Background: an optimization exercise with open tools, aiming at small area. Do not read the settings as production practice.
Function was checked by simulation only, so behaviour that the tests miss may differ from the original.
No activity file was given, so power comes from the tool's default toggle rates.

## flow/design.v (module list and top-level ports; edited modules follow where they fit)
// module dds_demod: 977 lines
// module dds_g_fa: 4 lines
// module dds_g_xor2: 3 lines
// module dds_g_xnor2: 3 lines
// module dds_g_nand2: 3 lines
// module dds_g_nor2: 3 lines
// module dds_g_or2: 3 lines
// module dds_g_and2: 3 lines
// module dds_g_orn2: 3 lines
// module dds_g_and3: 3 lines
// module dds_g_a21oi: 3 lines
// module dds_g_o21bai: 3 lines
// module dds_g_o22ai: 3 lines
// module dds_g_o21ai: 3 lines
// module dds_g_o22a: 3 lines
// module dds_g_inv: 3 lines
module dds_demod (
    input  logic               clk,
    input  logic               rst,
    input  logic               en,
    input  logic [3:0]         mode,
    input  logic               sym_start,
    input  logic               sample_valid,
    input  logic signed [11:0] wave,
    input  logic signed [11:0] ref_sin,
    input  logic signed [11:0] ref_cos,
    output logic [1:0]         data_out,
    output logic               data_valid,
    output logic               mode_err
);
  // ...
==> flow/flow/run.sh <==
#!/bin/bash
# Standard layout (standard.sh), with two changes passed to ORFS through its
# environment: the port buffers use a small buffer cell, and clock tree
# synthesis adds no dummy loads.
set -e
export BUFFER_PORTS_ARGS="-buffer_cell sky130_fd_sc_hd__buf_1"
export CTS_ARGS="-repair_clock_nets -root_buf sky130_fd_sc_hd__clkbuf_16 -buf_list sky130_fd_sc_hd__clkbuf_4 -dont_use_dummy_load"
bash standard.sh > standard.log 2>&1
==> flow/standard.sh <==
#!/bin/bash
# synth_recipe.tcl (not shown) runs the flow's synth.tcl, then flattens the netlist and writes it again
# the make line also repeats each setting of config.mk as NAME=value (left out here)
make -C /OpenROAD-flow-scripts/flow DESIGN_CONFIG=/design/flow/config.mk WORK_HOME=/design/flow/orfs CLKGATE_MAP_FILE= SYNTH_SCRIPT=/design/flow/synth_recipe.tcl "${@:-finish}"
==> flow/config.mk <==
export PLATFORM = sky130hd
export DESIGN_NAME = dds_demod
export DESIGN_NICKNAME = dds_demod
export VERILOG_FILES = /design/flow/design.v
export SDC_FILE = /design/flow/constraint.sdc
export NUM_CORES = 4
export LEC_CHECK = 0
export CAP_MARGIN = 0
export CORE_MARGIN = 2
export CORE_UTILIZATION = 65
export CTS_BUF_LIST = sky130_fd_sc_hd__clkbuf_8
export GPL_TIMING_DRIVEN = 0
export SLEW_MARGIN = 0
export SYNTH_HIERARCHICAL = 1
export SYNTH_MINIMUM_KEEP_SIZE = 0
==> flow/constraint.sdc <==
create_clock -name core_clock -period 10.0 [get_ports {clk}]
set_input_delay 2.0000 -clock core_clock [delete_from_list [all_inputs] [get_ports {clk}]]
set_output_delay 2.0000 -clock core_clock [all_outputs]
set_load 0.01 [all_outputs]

--

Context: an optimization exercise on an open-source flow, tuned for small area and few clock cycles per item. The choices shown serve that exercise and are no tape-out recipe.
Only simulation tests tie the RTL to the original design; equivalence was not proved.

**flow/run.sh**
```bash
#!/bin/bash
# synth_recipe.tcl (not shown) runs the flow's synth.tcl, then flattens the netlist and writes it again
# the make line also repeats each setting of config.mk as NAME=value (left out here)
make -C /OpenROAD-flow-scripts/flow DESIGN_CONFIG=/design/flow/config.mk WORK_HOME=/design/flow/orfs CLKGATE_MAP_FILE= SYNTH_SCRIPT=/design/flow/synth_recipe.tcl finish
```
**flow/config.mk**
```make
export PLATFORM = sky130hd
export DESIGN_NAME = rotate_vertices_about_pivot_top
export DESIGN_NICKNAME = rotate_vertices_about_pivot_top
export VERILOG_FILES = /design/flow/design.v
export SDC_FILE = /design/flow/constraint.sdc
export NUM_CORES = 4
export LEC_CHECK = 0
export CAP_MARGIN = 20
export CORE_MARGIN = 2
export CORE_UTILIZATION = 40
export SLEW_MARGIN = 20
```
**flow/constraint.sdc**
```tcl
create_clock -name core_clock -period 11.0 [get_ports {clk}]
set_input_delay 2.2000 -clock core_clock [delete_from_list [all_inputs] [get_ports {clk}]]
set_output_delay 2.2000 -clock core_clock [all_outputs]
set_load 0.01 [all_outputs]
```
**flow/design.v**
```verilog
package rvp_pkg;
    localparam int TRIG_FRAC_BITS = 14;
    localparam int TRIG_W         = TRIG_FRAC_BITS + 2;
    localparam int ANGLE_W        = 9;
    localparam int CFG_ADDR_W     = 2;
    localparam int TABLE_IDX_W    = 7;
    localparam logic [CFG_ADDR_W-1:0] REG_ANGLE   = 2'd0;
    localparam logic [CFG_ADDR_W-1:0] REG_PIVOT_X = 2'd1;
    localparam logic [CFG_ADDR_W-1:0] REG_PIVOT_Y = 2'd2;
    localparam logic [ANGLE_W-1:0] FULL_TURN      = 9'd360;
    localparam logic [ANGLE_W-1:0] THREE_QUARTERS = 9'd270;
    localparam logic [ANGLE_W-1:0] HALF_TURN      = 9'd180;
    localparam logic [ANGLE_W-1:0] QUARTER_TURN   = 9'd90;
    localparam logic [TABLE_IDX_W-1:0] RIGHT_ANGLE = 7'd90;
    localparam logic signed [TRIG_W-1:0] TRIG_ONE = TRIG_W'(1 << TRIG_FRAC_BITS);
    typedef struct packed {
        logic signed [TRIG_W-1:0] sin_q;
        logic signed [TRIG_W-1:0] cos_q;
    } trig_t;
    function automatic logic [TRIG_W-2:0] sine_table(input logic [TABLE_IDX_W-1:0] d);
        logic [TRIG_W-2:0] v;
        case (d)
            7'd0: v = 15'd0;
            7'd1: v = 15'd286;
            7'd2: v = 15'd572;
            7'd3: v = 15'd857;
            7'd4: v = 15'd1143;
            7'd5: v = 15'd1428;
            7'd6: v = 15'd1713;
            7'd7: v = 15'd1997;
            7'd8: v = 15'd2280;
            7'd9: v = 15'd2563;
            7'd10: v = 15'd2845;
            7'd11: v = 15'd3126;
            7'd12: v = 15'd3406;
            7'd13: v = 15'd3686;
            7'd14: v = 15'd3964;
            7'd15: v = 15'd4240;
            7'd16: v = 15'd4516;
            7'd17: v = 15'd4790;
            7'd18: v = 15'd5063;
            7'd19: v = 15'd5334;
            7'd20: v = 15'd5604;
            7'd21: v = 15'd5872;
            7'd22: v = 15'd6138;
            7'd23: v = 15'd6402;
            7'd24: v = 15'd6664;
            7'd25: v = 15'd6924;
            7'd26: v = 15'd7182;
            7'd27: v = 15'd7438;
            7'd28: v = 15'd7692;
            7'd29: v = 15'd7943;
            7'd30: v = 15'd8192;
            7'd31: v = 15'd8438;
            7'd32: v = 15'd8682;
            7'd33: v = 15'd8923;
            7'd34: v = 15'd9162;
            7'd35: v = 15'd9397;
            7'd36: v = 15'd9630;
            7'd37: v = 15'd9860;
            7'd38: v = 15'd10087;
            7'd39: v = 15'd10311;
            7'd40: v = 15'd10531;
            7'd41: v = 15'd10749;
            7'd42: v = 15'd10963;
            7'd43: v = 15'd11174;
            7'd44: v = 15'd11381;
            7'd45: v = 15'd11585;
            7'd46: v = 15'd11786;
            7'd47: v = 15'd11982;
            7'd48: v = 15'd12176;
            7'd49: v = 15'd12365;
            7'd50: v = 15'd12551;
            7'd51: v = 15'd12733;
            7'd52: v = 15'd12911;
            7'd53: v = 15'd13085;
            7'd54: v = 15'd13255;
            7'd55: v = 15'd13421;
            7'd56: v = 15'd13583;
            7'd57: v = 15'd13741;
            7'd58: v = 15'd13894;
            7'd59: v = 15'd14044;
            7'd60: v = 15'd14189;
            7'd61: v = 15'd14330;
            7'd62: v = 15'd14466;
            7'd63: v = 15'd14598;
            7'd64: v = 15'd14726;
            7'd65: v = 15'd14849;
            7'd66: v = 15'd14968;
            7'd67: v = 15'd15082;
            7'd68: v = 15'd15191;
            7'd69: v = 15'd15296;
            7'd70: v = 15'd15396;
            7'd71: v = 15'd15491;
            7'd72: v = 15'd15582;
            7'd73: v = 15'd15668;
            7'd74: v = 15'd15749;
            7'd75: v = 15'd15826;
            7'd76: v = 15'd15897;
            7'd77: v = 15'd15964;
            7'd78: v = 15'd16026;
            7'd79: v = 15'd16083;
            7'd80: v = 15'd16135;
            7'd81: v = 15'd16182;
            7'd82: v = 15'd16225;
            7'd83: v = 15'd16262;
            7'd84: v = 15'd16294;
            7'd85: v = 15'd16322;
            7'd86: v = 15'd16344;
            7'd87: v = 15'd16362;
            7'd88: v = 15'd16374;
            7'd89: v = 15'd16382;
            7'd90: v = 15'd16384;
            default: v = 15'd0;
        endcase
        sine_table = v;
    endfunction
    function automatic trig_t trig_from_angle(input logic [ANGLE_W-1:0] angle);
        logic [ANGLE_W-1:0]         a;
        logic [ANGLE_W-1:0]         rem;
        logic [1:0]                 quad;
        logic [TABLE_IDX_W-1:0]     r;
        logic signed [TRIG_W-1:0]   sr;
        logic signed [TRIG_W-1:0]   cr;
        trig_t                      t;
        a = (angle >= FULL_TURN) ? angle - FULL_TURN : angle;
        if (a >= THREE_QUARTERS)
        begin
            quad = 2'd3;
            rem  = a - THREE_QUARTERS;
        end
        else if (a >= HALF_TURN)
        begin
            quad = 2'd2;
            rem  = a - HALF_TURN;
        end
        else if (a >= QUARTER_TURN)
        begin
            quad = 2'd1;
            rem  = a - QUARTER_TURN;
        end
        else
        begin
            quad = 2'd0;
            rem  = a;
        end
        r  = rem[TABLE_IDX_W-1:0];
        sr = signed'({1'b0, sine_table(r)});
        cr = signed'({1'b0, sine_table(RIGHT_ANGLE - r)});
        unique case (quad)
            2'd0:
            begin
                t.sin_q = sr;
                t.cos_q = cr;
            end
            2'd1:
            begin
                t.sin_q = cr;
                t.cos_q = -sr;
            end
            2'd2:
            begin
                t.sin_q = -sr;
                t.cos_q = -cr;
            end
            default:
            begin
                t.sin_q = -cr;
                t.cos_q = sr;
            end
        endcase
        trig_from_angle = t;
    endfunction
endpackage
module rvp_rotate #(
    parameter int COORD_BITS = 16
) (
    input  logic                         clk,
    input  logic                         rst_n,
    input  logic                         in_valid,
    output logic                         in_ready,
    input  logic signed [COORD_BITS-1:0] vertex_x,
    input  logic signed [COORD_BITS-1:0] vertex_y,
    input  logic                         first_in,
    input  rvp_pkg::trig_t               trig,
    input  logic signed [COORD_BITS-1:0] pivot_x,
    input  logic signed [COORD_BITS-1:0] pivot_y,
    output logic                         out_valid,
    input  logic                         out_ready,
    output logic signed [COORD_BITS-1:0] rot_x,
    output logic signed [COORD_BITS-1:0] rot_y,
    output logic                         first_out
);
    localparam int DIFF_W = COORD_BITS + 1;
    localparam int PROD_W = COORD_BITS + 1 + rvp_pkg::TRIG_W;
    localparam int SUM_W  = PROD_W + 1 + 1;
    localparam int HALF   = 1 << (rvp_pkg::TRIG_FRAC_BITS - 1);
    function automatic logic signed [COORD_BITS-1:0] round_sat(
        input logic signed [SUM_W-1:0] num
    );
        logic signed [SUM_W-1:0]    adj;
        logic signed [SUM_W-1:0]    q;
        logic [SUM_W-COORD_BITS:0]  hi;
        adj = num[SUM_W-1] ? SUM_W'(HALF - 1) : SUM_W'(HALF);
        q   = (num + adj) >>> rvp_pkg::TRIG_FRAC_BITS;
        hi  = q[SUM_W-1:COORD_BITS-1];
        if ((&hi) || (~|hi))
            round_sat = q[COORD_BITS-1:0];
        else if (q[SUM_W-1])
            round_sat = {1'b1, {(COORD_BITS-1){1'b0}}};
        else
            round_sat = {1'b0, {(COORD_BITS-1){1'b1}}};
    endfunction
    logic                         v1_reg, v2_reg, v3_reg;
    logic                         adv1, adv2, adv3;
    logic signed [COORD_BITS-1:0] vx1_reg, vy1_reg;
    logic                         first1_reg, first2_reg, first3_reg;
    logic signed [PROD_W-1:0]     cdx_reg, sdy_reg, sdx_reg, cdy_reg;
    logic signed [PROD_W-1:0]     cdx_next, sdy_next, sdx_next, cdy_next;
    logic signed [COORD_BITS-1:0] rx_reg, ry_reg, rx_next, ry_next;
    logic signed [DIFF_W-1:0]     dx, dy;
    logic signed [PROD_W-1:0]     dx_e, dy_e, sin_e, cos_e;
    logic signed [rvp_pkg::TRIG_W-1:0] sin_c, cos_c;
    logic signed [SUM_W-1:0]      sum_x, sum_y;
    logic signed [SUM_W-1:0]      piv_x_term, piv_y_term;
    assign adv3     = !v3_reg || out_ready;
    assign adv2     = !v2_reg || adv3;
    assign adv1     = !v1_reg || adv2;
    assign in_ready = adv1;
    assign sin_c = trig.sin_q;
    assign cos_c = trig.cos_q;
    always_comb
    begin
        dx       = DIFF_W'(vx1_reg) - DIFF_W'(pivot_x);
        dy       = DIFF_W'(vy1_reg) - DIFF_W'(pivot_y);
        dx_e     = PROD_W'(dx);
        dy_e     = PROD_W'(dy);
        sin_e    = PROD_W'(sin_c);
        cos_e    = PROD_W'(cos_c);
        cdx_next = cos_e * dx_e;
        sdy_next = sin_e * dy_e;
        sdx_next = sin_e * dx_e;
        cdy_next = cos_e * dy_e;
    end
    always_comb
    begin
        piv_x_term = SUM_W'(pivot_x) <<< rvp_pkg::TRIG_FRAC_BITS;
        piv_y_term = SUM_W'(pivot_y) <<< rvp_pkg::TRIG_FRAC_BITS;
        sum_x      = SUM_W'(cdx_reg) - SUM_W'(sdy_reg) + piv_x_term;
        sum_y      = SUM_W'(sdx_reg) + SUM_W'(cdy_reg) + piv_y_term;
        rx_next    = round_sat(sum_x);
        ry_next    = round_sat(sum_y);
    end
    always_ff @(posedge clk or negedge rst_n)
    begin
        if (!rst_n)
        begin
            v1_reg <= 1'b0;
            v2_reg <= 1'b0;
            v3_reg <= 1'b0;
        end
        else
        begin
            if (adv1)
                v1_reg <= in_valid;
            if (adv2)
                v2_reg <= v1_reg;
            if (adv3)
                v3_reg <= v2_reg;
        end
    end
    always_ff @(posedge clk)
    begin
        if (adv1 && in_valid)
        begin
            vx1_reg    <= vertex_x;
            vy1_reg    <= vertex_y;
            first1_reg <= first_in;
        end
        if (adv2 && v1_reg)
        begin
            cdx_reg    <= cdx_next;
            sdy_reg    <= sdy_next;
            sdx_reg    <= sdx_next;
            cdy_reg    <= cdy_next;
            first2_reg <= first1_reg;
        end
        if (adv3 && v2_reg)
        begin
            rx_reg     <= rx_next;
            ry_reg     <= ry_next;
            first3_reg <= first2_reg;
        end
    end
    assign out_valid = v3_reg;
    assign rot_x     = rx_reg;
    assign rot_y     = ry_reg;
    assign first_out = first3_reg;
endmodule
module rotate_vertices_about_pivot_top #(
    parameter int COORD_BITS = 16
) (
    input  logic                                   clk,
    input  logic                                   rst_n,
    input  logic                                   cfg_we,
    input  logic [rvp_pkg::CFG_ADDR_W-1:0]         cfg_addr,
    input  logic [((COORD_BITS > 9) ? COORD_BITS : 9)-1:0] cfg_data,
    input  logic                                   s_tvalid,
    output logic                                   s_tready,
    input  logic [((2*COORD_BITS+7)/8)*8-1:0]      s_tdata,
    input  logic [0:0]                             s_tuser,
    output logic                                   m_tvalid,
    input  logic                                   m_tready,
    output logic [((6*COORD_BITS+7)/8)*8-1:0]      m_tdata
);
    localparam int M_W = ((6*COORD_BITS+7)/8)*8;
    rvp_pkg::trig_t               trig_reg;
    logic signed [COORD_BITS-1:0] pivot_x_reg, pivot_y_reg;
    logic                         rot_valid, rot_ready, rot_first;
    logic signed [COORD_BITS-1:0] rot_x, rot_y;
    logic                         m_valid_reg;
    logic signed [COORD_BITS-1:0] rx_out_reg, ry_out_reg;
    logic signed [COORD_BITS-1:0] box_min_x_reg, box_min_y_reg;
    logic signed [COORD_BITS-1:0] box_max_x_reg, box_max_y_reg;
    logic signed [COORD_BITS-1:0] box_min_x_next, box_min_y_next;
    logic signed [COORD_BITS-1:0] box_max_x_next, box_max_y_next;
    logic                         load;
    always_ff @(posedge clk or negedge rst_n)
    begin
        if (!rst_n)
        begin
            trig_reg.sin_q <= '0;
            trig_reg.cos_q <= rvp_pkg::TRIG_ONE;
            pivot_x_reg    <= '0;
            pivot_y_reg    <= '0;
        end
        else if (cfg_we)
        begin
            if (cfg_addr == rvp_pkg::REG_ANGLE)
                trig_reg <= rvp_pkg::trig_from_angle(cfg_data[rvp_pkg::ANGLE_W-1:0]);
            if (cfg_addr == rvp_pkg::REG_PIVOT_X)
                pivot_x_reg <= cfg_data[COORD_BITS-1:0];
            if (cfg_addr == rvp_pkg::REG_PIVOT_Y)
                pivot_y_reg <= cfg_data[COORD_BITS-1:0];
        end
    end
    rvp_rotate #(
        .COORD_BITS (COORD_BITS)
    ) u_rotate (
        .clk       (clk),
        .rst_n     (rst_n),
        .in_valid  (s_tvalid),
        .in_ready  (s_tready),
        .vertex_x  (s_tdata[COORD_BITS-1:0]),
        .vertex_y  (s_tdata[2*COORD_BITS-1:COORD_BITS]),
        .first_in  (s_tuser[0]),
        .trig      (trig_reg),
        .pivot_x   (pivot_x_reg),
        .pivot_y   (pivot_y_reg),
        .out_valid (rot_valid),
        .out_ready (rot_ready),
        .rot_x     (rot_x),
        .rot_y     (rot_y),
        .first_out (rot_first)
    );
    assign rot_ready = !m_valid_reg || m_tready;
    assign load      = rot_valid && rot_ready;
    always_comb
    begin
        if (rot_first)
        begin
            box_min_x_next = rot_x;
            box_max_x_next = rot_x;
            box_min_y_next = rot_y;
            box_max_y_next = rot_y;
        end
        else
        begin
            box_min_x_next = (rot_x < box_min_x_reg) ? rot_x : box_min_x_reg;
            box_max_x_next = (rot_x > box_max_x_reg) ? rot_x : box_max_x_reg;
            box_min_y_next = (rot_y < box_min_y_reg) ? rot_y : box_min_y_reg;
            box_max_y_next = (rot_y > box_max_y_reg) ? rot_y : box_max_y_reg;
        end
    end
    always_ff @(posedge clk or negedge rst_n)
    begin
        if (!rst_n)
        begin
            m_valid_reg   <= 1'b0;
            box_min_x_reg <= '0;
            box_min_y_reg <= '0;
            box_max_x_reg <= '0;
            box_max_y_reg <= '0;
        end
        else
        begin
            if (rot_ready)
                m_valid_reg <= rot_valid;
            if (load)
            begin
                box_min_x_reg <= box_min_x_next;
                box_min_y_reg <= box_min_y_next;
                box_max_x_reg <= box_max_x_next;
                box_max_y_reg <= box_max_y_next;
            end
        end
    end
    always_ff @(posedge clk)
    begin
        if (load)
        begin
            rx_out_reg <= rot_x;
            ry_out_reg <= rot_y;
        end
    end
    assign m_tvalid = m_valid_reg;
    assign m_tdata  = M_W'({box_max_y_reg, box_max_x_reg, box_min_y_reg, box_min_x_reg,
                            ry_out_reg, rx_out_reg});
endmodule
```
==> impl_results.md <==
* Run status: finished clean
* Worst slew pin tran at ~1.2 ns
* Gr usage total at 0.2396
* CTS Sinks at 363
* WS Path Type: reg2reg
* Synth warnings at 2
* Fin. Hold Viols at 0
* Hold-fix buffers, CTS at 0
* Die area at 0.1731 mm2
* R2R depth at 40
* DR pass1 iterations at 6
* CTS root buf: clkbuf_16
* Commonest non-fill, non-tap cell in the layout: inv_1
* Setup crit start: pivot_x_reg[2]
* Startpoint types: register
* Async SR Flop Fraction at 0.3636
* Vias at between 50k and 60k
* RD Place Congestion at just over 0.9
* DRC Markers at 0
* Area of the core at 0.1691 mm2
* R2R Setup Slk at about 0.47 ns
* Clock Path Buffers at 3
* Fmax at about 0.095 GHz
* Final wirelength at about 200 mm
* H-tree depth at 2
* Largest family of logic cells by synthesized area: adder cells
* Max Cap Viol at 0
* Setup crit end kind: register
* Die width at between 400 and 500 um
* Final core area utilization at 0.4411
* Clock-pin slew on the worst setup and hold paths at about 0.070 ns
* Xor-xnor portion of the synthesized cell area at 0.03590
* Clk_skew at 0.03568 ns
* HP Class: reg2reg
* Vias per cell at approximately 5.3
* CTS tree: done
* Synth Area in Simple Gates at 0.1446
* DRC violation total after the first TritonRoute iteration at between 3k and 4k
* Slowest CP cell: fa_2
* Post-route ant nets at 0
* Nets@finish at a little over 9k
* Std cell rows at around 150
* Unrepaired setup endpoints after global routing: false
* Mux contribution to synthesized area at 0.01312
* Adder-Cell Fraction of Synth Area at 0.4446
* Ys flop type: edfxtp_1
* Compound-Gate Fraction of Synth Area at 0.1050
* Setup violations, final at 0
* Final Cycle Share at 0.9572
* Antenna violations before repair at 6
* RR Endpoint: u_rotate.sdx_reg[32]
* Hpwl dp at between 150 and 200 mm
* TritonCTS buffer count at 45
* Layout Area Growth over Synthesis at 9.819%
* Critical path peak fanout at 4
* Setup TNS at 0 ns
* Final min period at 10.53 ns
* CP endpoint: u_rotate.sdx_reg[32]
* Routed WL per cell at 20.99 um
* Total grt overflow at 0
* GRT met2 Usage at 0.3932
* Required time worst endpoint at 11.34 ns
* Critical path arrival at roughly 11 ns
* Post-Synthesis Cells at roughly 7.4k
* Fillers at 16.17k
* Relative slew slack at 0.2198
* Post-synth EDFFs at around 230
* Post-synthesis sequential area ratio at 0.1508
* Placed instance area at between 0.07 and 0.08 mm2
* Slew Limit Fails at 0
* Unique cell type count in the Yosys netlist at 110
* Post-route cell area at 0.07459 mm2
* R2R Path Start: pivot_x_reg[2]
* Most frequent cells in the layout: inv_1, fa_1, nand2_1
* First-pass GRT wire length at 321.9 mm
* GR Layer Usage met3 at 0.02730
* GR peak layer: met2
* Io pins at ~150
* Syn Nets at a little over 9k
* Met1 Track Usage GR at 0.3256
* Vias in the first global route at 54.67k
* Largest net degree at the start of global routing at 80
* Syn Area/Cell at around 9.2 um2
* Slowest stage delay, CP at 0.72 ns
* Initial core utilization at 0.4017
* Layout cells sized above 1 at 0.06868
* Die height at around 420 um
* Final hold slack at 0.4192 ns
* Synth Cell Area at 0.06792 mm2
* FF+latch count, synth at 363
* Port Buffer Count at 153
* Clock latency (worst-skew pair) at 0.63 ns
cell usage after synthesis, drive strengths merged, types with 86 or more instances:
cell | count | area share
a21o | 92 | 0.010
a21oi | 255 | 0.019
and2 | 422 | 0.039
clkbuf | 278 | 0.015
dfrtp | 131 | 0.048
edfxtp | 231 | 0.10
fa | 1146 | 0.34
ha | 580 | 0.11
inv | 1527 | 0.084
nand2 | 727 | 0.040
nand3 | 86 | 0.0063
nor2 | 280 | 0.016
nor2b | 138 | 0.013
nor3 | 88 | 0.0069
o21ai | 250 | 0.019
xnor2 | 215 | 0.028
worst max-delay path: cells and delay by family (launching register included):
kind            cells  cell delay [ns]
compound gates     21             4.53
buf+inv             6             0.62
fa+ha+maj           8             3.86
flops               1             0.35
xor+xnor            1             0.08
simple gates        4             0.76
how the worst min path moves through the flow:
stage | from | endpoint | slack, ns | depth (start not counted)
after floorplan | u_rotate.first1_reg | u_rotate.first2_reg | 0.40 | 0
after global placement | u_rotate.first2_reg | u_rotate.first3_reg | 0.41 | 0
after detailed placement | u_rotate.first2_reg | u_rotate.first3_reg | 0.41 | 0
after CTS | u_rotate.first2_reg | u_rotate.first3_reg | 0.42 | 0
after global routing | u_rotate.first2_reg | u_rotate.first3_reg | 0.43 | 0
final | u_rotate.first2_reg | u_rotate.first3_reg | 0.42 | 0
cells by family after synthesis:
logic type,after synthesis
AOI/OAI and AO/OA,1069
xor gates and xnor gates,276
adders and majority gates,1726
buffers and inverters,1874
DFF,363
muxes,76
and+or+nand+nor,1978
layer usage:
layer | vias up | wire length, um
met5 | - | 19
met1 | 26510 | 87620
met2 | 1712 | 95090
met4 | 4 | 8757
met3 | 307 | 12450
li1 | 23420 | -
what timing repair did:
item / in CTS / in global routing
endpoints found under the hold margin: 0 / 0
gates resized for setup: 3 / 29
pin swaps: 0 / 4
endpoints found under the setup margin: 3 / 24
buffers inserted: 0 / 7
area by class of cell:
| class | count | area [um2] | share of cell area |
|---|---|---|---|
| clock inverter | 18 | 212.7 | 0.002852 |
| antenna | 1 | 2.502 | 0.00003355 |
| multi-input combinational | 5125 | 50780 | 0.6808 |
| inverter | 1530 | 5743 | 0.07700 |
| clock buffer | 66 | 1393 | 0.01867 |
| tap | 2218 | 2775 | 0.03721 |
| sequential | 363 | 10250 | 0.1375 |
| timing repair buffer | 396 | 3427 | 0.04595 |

Work order
Would you copy, unchanged, the stretch of the records above that begins at the line containing "Background: an optimization" and ends at the line containing "dds_g_xnor2: 3 lines", and only that?

Task result
Background: an optimization exercise with open tools, aiming at small area. Do not read the settings as production practice.
Function was checked by simulation only, so behaviour that the tests miss may differ from the original.
No activity file was given, so power comes from the tool's default toggle rates.

## flow/design.v (module list and top-level ports; edited modules follow where they fit)
// module dds_demod: 977 lines
// module dds_g_fa: 4 lines
// module dds_g_xor2: 3 lines
// module dds_g_xnor2: 3 lines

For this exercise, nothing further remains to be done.